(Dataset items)
===
<file path="src/rtl/tdm_pkg.sv">
// tdm_pkg: constants shared by the TDM slot multiplexer and its matching demux receiver.
// Holds the default channel count and data width, the filler word and the frame counter width.
package tdm_pkg;
    localparam int NUM_CH_DEF = 4;
    localparam int DATA_W_DEF = 8;
    localparam int FRAME_W = 8;
    localparam logic [63:0] FILL_WORD = '0;
endpackage

</file>
<file path="src/rtl/tdm_slot_mux_if.sv">
// tdm_slot_mux_if: channel-side and link-side beat signals of the TDM slot multiplexer.
// Ports: in_valid/in_data/in_ready per channel; out_valid/out_data/out_sel/out_fill/out_sof/out_ready on the link.
// Modports: master = producers plus downstream sink (testbench side); slave = the multiplexer.
interface tdm_slot_mux_if
    import tdm_pkg::*;
#(
    parameter int NUM_CH = NUM_CH_DEF,
    parameter int DATA_W = DATA_W_DEF,
    localparam int SEL_W = $clog2(NUM_CH)
);
    logic [NUM_CH-1:0] in_valid;
    logic [NUM_CH*DATA_W-1:0] in_data;
    logic [NUM_CH-1:0] in_ready;
    logic out_valid;
    logic [DATA_W-1:0] out_data;
    logic [SEL_W-1:0] out_sel;
    logic out_fill;
    logic out_sof;
    logic out_ready;

    modport master (
        output in_valid, in_data, out_ready,
        input in_ready, out_valid, out_data, out_sel, out_fill, out_sof
    );

    modport slave (
        input in_valid, in_data, out_ready,
        output in_ready, out_valid, out_data, out_sel, out_fill, out_sof
    );
endinterface

</file>
<file path="src/rtl/tdm_slot_ctr.sv">
// tdm_slot_ctr: modulo-N slot counter advancing on adv.
// Ports: clk, rst_n (sync, active-low), adv (advance), slot (current slot), wrap (slot is the last one, N-1).
module tdm_slot_ctr #(
    parameter int N = 4,
    localparam int SEL_W = $clog2(N)
) (
    input  logic             clk,
    input  logic             rst_n,
    input  logic             adv,
    output logic [SEL_W-1:0] slot,
    output logic             wrap
);
    assign wrap = slot == SEL_W'(N - 1);

    always_ff @(posedge clk) begin
        if (!rst_n)
            slot <= '0;
        else if (adv)
            slot <= wrap ? '0 : slot + 1'b1;
    end
endmodule

</file>
<file path="src/rtl/tdm_slot_mux.sv">
// tdm_slot_mux: fixed-slot TDM multiplexer; one beat per slot, filler when the slot's channel is idle.
// Ports: clk, rst_n (sync, active-low), en (slot engine enable), bus (channel and link signals),
// frame_cnt (completed frames, wraps 255->0).
module tdm_slot_mux
    import tdm_pkg::*;
#(
    parameter int NUM_CH = NUM_CH_DEF,
    parameter int DATA_W = DATA_W_DEF,
    localparam int SEL_W = $clog2(NUM_CH)
) (
    input  logic               clk,
    input  logic               rst_n,
    input  logic               en,
    tdm_slot_mux_if.slave      bus,
    output logic [FRAME_W-1:0] frame_cnt
);
    logic load;
    logic wrap;
    logic hit;
    logic [SEL_W-1:0] slot;
    logic [DATA_W-1:0] ch_data;

    // Gating with rst_n keeps in_ready low while reset is held.
    assign load = rst_n && en && (!bus.out_valid || bus.out_ready);
    assign hit = bus.in_valid[slot];
    assign ch_data = bus.in_data[slot*DATA_W +: DATA_W];

    tdm_slot_ctr #(.N(NUM_CH)) u_ctr (
        .clk  (clk),
        .rst_n(rst_n),
        .adv  (load),
        .slot (slot),
        .wrap (wrap)
    );

    always_comb begin
        bus.in_ready = '0;
        bus.in_ready[slot] = load;
    end

    always_ff @(posedge clk) begin
        if (!rst_n) begin
            bus.out_valid <= 1'b0;
            bus.out_data <= '0;
            bus.out_sel <= '0;
            bus.out_fill <= 1'b0;
            bus.out_sof <= 1'b0;
            frame_cnt <= '0;
        end else begin
            if (load) begin
                bus.out_valid <= 1'b1;
                bus.out_data <= hit ? ch_data : FILL_WORD[DATA_W-1:0];
                bus.out_sel <= slot;
                bus.out_fill <= !hit;
                bus.out_sof <= slot == '0;
            end else if (bus.out_ready) begin
                // Held beat drains while disabled; slot position is retained.
                bus.out_valid <= 1'b0;
            end
            if (load && wrap)
                frame_cnt <= frame_cnt + 1'b1;
        end
    end
endmodule

</file>
<file path="src/flat_wrapper.sv">
// flat-port wrapper written by rule: the top's interface ports become plain ports
module tdm_slot_mux_flat import tdm_pkg::*;
#(
    parameter int NUM_CH = NUM_CH_DEF,
    parameter int DATA_W = DATA_W_DEF,
    localparam int SEL_W = $clog2(NUM_CH)
)
  (clk, rst_n, en, frame_cnt, bus_in_valid, bus_in_data, bus_out_ready, bus_in_ready, bus_out_valid, bus_out_data, bus_out_sel, bus_out_fill, bus_out_sof);
  tdm_slot_mux_if #(.NUM_CH(NUM_CH), .DATA_W(DATA_W)) bus_i ();
  input  logic clk;
  input  logic rst_n;
  input  logic en;
  output logic [FRAME_W-1:0] frame_cnt;
  input wire logic [$bits(bus_i.in_valid)-1:0] bus_in_valid;
  input wire logic [$bits(bus_i.in_data)-1:0] bus_in_data;
  input wire logic [$bits(bus_i.out_ready)-1:0] bus_out_ready;
  output wire logic [$bits(bus_i.in_ready)-1:0] bus_in_ready;
  output wire logic [$bits(bus_i.out_valid)-1:0] bus_out_valid;
  output wire logic [$bits(bus_i.out_data)-1:0] bus_out_data;
  output wire logic [$bits(bus_i.out_sel)-1:0] bus_out_sel;
  output wire logic [$bits(bus_i.out_fill)-1:0] bus_out_fill;
  output wire logic [$bits(bus_i.out_sof)-1:0] bus_out_sof;
  assign bus_i.in_valid = bus_in_valid;
  assign bus_i.in_data = bus_in_data;
  assign bus_i.out_ready = bus_out_ready;
  assign bus_in_ready = bus_i.in_ready;
  assign bus_out_valid = bus_i.out_valid;
  assign bus_out_data = bus_i.out_data;
  assign bus_out_sel = bus_i.out_sel;
  assign bus_out_fill = bus_i.out_fill;
  assign bus_out_sof = bus_i.out_sof;
  tdm_slot_mux #(.NUM_CH(NUM_CH), .DATA_W(DATA_W)) u_core (.clk(clk), .rst_n(rst_n), .en(en), .bus(bus_i), .frame_cnt(frame_cnt));
endmodule
</file>
<file path="config.mk">
export PLATFORM = sky130hd
export DESIGN_NAME = tdm_slot_mux_flat
export DESIGN_NICKNAME = d
export VERILOG_FILES = /design/src/rtl/tdm_pkg.sv /design/src/rtl/tdm_slot_mux_if.sv /design/src/rtl/tdm_slot_ctr.sv /design/src/rtl/tdm_slot_mux.sv /design/src/flat_wrapper.sv
export SDC_FILE = /design/constraint.sdc
export NUM_CORES = 1
export LEC_CHECK = 0
export ABC_CLOCK_PERIOD_IN_PS = 1980
export BUFFER_PORTS_ARGS = -buffer_cell sky130_fd_sc_hd__buf_4
export CORE_MARGIN = 5
export CORE_UTILIZATION = 47
export CTS_BUF_LIST = sky130_fd_sc_hd__clkbuf_4
export DETAILED_ROUTE_END_ITERATION = 10
export PLACE_DENSITY = 0.85
export RECOVER_POWER = 100
export SLEW_MARGIN = 10
export SYNTH_ARGS = -nofsm -noshare
export SYNTH_HDL_FRONTEND = slang
export SYNTH_SLANG_ARGS = --single-unit
export TNS_END_PERCENT = 1
</file>
<file path="constraint.sdc">
create_clock -name clk -period 1.98 [get_ports clk]
set_input_delay 0.099 -clock clk [delete_from_list [all_inputs] [get_ports clk]]
set_output_delay 0.099 -clock clk [all_outputs]
set_load 0.005 [all_outputs]
</file>
==> results by group <==
Outcome
  – Status: finished, final reports clean

Worst setup path
  – CP arrival: between 1500 and 2000 ps
  – CP Data Required Time: 2190 ps
  – Worst Setup Start Kind: register
  – Reg2reg start: u_core.u_ctr.slot[0]
  – CP Max Fanout: 7
  – CP Cell Sequence: ha_1 > nand3_1 > nor4_1 > xor2_1 > and2_1
  – R2R depth: 5
  – CP top delay family: simple AND/OR/NAND/NOR gates
  – Crit path buf inv count: 0
  – Reg2Reg Setup Slack: 260 ps
  – CP max-delay cell: dfxtp_1
  – Reg-to-reg critical path endpoint: u_core.frame_cnt[6]
  – Crit end category: register
  – CP peak stage delay: around 450 ps
  – Setup CP Type: reg2reg

Logic synthesis
  – Post-synth top area share: 36.3%
  – Synth Cell Area: 0.00127 sq mm
  – Area leader, netlist: dfxtp_1
  – Sequential cell area fraction in the yosys report: between 30% and 40%
  – Synth area leaders: dfxtp_1, mux4_2, nand3_1
  – Syn Nets: roughly 170
  – Synth warn: 0
  – Syn Area/Cell: a little over 10 sq um
  – Post-synth EDFFs: 0
  – Syn Inst Count: roughly 130
  – Synth top cells by count: dfxtp_1, nand3_1, nand2_1
  – Register bit total from synthesis: 23
  – Asr flop ratio synth: 0%
  – Synth unique cells: 33
  – Top_reg_cell synth: dfxtp_1

Routing
  – Met2 wire len: around 1600 microns
  – DR vias/cell: around 5.4
  – Post-Route WL: roughly 3200 microns
  – DRC violations left: 0
  – DRT met1 WL: between 1000 and 1500 microns
  – Highest Signal Layer: met4
  – DRT Pass-1 Iters: 4
  – Vias: 1193
  – Per-cell routed wire length: about 14 microns
  – Metal3 WL: about 260 microns
  – DRT antenna net count: 0
  – DRT iter0 DRCs: 40

Final layout
  – Layout area overhead: 38.5%
  – Multi-input gate area: 732 sq um
  – Share of layout cells above drive strength 1: roughly two fifths
  – N_diodes: 0
  – Filler cell count: around 190
  – Layout net count: 236
  – Seq. cell area: 460 sq um

GRT
  – Pin count of the biggest net entering global routing: 27
  – Gr usage total: a little under a fifth
  – First-pass GRT wire length: about 5300 microns
  – Initial antenna violation count: 0
  – Grt total ovfl: 0
  – Vias in the first global route: between 1000 and 1500

Timing
  – Slew margin rel.: slightly below 70%
  – Final Hold Vio Count: 0
  – FMAX: between 0.5 and 0.6 GHz
  – Final setup margin: approximately 260 ps
  – Tcrit/Tclk final: roughly 87%
  – Actual slew at the worst max-slew pin: between 400 and 500 ps
  – Layout Skew: approximately 2.0 ps
  – Setup_tns: 0 ps
  – Setup Viol. Count Final: 0
  – Final min period: between 1500 and 2000 ps
  – RSZ-0062 raised after global routing: no
  – Slew Viols, Final: 0

Min path
  – Cells on Worst Hold Path: 2
  – WHS Endpoint: u_core.bus.out_valid
  – Hold Startpoint: en
  – Worst Hold Class: in2reg

Floorplanning
  – IO Pins: 65
  – Core area: about 0.0025 sq mm
  – Rows: 18
  – Initial Util: around 50%
  – Vert. Die Dim: approximately 62 microns
  – DIE AREA: roughly 0.0038 sq mm
  – Die Span X: around 62 microns

Clock network
  – Post-CTS Resized: 0
  – Worst-path clk slew: 120 ps
  – Clk sink count: 23
  – TritonCTS clock tree: done
  – Postcts setup bufs: 0
  – Clock root buffer: clkbuf_4
  – Clk_lat worst skew: roughly 300 ps
  – Total clock buffers created by CTS: 3
  – Clk buf depth: 2
  – Max H-tree Level: 1
  – CTS hold repair buffers: 0

Power and ir drop
  – Pwr dens: between 500 and 600 mW/mm^2
  – Total leakage power: 0.000826 uW
  – VDD IR max: 0.353 mV

Place
  – Port bufs: 64
  – Pre-CTS WS: approximately 380 ps
  – DPL Wire Length: between 2000 and 3000 microns
  – RePlAce Congestion: ~0.79

Job
  – Max cap viols: 0
`src/rtl/mls_pkg.sv`:
```
// Shared types and constants for the LDM/STM register-list sequencer.
// Latency: n/a (declarations only).
// Backpressure: n/a.
//
// Holds the sequencer state encoding, the {P,U} addressing-mode codes and the
// register-list width used by the sequencer and its lowest-set-bit helper.
package mls_pkg;

    localparam int LIST_W = 16;

    typedef enum logic [1:0] {
        ST_IDLE   = 2'd0,
        ST_ACTIVE = 2'd1,
        ST_DONE   = 2'd2
    } state_t;

    // Addressing modes, encoded as {P, U} taken from IR[24:23].
    localparam logic [1:0] MODE_DA = 2'b00;
    localparam logic [1:0] MODE_IA = 2'b01;
    localparam logic [1:0] MODE_DB = 2'b10;
    localparam logic [1:0] MODE_IB = 2'b11;

endpackage

```
`src/rtl/lsb_index16.sv`:
```
// Lowest-set-bit finder for a 16-bit register list.
// Latency: purely combinational.
// Backpressure: none.
//
// Ports:
//   vec   in   16  register list
//   idx   out  4   index of the lowest set bit (0 when vec is empty)
//   mask  out  16  one-hot mask of that bit (all zero when vec is empty)
module lsb_index16
    import mls_pkg::*;
(
    input  logic [LIST_W-1:0] vec,
    output logic [3:0]        idx,
    output logic [LIST_W-1:0] mask
);

    always_comb begin
        // Two's-complement trick isolates the lowest set bit.
        mask = vec & (~vec + LIST_W'(1));
        idx  = 4'd0;
        // Scan from the top so the last hit is the lowest set bit.
        for (int i = LIST_W - 1; i >= 0; i--) begin
            if (vec[i]) begin
                idx = 4'(i);
            end
        end
    end

endmodule

```
`src/rtl/mls_sequencer.sv`:
```
// LDM/STM register-list sequencer returning MLS0/MLS1 status to the control unit.
// Latency: 1 cycle from LoadCNT/CST edge to updated outputs.
// Backpressure: none; LoadCNT/CST are single-cycle strobes, CST outside ACTIVE is dropped.
//
// Ports:
//   CLK, RST          clock and synchronous active-high reset
//   IR                instruction: [24]=P [23]=U [21]=W [20]=L [15:0]=register list
//   BASE              base register value, sampled with LoadCNT
//   LoadCNT, CST      load list / step to next register (LoadCNT wins when both high)
//   REG_SEL, ADDR     lowest pending register and its memory address
//   WB_ADDR           final base value for writeback
//   WB_EN, IS_LOAD    latched W and L bits
//   MLS0, MLS1        sequence done / current register is the last one
// Optional build macro MLS_EMPTY_LIST_EN: an empty list transfers R15 only and
// moves the base as if 16 registers were listed.
module mls_sequencer
    import mls_pkg::*;
#(
    parameter int ADDR_W     = 32,
    parameter int STEP_BYTES = 4
) (
    input  logic              CLK,
    input  logic              RST,
    input  logic [31:0]       IR,
    input  logic [ADDR_W-1:0] BASE,
    input  logic              LoadCNT,
    input  logic              CST,
    output logic [3:0]        REG_SEL,
    output logic [ADDR_W-1:0] ADDR,
    output logic [ADDR_W-1:0] WB_ADDR,
    output logic              WB_EN,
    output logic              IS_LOAD,
    output logic              MLS0,
    output logic              MLS1
);

    localparam logic [ADDR_W-1:0] STEP = ADDR_W'(STEP_BYTES);

    state_t              state;
    state_t              state_nxt;
    logic [LIST_W-1:0]   pending;
    logic [LIST_W-1:0]   pending_cleared;
    logic [LIST_W-1:0]   lsb_mask;
    logic [3:0]          lsb_idx;

    logic [LIST_W-1:0]   ld_list;
    logic [4:0]          ld_cnt;
    logic [ADDR_W-1:0]   span;
    logic [ADDR_W-1:0]   addr0;
    logic [ADDR_W-1:0]   wb_calc;

    logic [ADDR_W-1:0]   addr_q;
    logic [ADDR_W-1:0]   wb_addr_q;
    logic                wb_en_q;
    logic                is_load_q;

    // IR fields this block never looks at.
    logic unused_ir;
    assign unused_ir = ^{IR[31:25], IR[22], IR[19:16]};

    lsb_index16 u_lsb (
        .vec  (pending),
        .idx  (lsb_idx),
        .mask (lsb_mask)
    );

    assign pending_cleared = pending & ~lsb_mask;

    // Load-time decode: effective list, register count and the two addresses.
    always_comb begin
        ld_list = IR[LIST_W-1:0];
        ld_cnt  = 5'd0;
        for (int i = 0; i < LIST_W; i++) begin
            ld_cnt = ld_cnt + 5'(IR[i]);
        end
`ifdef MLS_EMPTY_LIST_EN
        // Empty list behaves as {R15} but moves the base by a full 16 slots.
        if (IR[LIST_W-1:0] == '0) begin
            ld_list = LIST_W'(1) << 15;
            ld_cnt  = 5'd16;
        end
`endif
        span = STEP * ADDR_W'(ld_cnt);

        // Registers always go out at ascending addresses, so decrementing
        // modes start at the bottom of the block.
        case ({IR[24], IR[23]})
            MODE_IA: addr0 = BASE;
            MODE_IB: addr0 = BASE + STEP;
            MODE_DA: addr0 = BASE - span + STEP;
            default: addr0 = BASE - span;
        endcase

        wb_calc = IR[23] ? (BASE + span) : (BASE - span);
    end

    always_ff @(posedge CLK) begin
        if (RST) begin
            state <= ST_IDLE;
        end else begin
            state <= state_nxt;
        end
    end

    always_comb begin
        state_nxt = state;
        MLS0      = 1'b0;
        MLS1      = 1'b0;

        if (LoadCNT) begin
            state_nxt = (ld_list != '0) ? ST_ACTIVE : ST_DONE;
        end else if (CST && (state == ST_ACTIVE) && (pending_cleared == '0)) begin
            state_nxt = ST_DONE;
        end

        MLS0 = (state == ST_DONE);
        // Exactly one bit set; pending is never zero while ACTIVE.
        MLS1 = (state == ST_ACTIVE) && (pending != '0) &&
               ((pending & (pending - LIST_W'(1))) == '0);
    end

    always_ff @(posedge CLK) begin
        if (RST) begin
            pending   <= '0;
            addr_q    <= '0;
            wb_addr_q <= '0;
            wb_en_q   <= 1'b0;
            is_load_q <= 1'b0;
        end else if (LoadCNT) begin
            pending   <= ld_list;
            addr_q    <= addr0;
            wb_addr_q <= wb_calc;
            wb_en_q   <= IR[21];
            is_load_q <= IR[20];
        end else if (CST && (state == ST_ACTIVE)) begin
            pending   <= pending_cleared;
            addr_q    <= addr_q + STEP;
        end
    end

    assign REG_SEL = lsb_idx;
    assign ADDR    = addr_q;
    assign WB_ADDR = wb_addr_q;
    assign WB_EN   = wb_en_q;
    assign IS_LOAD = is_load_q;

endmodule
```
===
* Directions for this task
Above are entries; state the number of lines among them that contain "while", and nothing else.

* Answer for this exercise
3